- Input material -
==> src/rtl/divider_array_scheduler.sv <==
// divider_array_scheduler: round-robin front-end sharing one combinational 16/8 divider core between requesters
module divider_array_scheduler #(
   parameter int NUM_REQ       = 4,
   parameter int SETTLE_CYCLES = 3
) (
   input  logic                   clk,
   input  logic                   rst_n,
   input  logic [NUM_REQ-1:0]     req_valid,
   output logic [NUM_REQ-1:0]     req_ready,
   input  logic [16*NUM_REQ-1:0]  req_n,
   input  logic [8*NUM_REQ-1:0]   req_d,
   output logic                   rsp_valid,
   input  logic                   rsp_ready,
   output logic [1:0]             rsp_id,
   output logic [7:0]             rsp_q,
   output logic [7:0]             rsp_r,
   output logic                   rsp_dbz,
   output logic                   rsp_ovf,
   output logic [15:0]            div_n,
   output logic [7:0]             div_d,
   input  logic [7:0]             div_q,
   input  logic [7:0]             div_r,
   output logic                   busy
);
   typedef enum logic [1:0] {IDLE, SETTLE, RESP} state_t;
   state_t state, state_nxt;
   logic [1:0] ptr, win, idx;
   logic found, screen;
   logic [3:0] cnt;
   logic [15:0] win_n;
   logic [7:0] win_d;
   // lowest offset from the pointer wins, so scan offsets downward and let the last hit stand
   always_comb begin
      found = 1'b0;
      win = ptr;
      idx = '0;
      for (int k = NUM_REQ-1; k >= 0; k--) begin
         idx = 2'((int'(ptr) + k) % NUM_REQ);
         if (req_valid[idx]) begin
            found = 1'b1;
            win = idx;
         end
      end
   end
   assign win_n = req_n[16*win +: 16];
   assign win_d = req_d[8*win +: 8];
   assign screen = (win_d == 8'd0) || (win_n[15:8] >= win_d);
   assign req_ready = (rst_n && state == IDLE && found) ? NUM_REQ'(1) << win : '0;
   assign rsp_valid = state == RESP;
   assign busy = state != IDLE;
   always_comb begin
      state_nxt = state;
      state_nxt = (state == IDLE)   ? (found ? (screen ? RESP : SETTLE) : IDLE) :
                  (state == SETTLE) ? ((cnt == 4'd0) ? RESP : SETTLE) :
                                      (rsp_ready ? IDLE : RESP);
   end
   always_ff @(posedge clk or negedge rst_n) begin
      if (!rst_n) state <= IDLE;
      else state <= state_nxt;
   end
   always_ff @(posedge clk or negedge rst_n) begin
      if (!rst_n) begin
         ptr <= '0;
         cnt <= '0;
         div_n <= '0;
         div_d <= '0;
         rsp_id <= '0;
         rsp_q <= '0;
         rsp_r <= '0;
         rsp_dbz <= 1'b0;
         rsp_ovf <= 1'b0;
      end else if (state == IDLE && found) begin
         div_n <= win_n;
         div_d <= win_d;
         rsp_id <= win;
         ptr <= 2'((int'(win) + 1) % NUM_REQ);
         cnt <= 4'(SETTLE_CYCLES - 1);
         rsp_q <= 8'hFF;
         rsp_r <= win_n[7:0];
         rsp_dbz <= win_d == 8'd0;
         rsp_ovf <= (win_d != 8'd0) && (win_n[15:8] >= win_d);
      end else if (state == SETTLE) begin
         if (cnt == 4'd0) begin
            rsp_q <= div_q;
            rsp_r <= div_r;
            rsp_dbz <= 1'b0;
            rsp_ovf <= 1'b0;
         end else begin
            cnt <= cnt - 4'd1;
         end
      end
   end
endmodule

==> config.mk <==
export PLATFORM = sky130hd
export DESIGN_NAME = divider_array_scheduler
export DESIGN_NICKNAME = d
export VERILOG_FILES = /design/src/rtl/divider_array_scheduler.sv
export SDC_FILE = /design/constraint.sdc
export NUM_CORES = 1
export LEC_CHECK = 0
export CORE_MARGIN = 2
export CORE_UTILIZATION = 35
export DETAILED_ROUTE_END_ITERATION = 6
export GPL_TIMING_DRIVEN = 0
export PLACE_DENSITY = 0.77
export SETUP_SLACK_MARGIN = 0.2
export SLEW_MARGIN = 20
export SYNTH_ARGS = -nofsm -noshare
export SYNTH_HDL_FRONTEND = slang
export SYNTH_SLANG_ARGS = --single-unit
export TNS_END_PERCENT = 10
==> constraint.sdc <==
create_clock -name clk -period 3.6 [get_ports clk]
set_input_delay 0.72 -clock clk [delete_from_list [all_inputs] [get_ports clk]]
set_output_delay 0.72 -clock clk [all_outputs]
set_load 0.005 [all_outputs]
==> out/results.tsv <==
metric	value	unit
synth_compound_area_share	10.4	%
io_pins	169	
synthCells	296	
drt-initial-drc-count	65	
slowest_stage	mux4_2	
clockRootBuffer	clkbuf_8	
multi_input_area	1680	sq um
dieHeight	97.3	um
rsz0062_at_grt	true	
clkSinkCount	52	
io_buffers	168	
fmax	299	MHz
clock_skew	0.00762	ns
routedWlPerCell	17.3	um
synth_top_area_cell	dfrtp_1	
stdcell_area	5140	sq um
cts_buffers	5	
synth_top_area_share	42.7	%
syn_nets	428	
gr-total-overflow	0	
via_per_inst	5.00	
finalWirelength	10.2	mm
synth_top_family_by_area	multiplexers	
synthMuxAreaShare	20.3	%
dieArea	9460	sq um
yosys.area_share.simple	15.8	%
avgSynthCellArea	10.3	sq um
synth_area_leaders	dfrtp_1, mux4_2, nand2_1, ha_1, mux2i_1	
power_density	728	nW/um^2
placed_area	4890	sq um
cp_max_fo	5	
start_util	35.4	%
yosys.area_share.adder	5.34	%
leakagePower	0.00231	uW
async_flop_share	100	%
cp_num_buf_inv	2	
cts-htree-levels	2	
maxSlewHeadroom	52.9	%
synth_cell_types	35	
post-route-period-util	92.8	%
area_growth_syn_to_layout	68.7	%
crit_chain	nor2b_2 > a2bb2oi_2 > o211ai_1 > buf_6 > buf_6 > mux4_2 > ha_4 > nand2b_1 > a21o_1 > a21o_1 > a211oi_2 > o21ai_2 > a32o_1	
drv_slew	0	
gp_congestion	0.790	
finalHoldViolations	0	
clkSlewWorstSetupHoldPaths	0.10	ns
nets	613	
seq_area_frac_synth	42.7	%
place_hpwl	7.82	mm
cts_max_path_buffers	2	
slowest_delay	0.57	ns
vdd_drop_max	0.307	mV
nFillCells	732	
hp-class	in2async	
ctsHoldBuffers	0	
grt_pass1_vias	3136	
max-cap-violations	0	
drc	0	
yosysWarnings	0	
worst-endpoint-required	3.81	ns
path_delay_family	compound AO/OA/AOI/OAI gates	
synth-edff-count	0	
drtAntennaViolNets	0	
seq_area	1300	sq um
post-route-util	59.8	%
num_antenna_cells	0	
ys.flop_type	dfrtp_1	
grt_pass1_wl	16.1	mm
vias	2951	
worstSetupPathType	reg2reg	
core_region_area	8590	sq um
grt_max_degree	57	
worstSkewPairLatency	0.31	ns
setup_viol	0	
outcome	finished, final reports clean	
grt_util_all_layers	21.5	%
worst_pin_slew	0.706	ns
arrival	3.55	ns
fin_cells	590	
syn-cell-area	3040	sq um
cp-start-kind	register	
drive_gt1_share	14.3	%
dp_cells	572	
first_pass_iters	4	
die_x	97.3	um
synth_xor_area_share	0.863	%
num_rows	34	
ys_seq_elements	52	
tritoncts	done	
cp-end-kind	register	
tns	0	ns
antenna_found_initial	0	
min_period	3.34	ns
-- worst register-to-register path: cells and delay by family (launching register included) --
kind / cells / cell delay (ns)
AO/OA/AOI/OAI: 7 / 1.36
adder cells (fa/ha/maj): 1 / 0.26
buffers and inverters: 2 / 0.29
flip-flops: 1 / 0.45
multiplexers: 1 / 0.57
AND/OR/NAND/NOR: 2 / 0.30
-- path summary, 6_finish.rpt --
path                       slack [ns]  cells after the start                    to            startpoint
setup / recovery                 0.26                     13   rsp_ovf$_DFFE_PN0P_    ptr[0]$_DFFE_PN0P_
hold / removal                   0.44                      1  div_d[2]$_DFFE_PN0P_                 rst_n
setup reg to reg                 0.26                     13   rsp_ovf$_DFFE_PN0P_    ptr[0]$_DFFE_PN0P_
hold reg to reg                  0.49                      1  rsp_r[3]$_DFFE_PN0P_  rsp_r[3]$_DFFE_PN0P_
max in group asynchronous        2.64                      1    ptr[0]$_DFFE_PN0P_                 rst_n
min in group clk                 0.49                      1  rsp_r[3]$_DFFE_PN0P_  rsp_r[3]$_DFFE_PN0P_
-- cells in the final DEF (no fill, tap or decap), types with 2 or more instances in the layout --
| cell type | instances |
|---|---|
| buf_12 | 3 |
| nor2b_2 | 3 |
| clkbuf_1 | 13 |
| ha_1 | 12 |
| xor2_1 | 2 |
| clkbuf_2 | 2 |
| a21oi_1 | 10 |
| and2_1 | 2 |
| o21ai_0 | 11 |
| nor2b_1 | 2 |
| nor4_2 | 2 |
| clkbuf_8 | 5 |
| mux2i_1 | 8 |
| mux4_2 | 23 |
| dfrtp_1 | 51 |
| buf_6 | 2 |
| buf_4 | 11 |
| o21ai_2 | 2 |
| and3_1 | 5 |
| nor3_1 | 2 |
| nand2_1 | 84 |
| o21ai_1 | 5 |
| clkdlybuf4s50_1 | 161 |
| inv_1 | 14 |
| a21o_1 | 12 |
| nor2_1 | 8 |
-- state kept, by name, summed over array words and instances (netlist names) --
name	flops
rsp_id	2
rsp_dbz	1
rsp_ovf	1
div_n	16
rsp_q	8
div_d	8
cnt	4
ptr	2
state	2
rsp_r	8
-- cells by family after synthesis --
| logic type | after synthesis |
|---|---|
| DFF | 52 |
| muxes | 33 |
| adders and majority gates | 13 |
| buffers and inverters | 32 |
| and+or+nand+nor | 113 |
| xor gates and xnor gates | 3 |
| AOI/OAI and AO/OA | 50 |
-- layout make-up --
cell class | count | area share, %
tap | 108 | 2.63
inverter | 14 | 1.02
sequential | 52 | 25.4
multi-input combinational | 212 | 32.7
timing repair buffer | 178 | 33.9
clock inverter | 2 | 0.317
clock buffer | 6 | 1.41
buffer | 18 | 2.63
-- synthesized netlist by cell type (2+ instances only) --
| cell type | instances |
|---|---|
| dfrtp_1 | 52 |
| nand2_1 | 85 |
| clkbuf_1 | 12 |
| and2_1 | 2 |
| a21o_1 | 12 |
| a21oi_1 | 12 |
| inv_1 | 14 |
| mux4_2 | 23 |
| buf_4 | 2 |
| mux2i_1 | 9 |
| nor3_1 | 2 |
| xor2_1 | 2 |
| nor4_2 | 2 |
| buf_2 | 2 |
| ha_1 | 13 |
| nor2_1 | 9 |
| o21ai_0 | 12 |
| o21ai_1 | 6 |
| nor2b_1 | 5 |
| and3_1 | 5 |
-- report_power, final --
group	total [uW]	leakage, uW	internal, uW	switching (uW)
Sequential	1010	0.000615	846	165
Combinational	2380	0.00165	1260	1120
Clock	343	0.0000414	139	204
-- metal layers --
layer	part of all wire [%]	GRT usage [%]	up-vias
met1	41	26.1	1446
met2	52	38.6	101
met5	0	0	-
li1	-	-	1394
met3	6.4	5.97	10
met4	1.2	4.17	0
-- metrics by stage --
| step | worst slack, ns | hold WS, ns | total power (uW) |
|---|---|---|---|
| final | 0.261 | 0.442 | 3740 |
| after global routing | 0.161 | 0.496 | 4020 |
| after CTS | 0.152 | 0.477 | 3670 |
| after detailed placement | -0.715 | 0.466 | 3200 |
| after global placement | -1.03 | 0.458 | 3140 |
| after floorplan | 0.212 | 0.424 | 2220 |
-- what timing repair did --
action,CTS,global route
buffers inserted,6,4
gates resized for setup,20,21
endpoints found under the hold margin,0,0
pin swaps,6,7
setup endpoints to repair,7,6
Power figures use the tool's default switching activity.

- Task prompt -
Only the lines from the one with "pin swaps,6,7" to the end of the listing are wanted. Print them exactly, keeping both ends.

- Response below -
pin swaps,6,7
setup endpoints to repair,7,6
Power figures use the tool's default switching activity.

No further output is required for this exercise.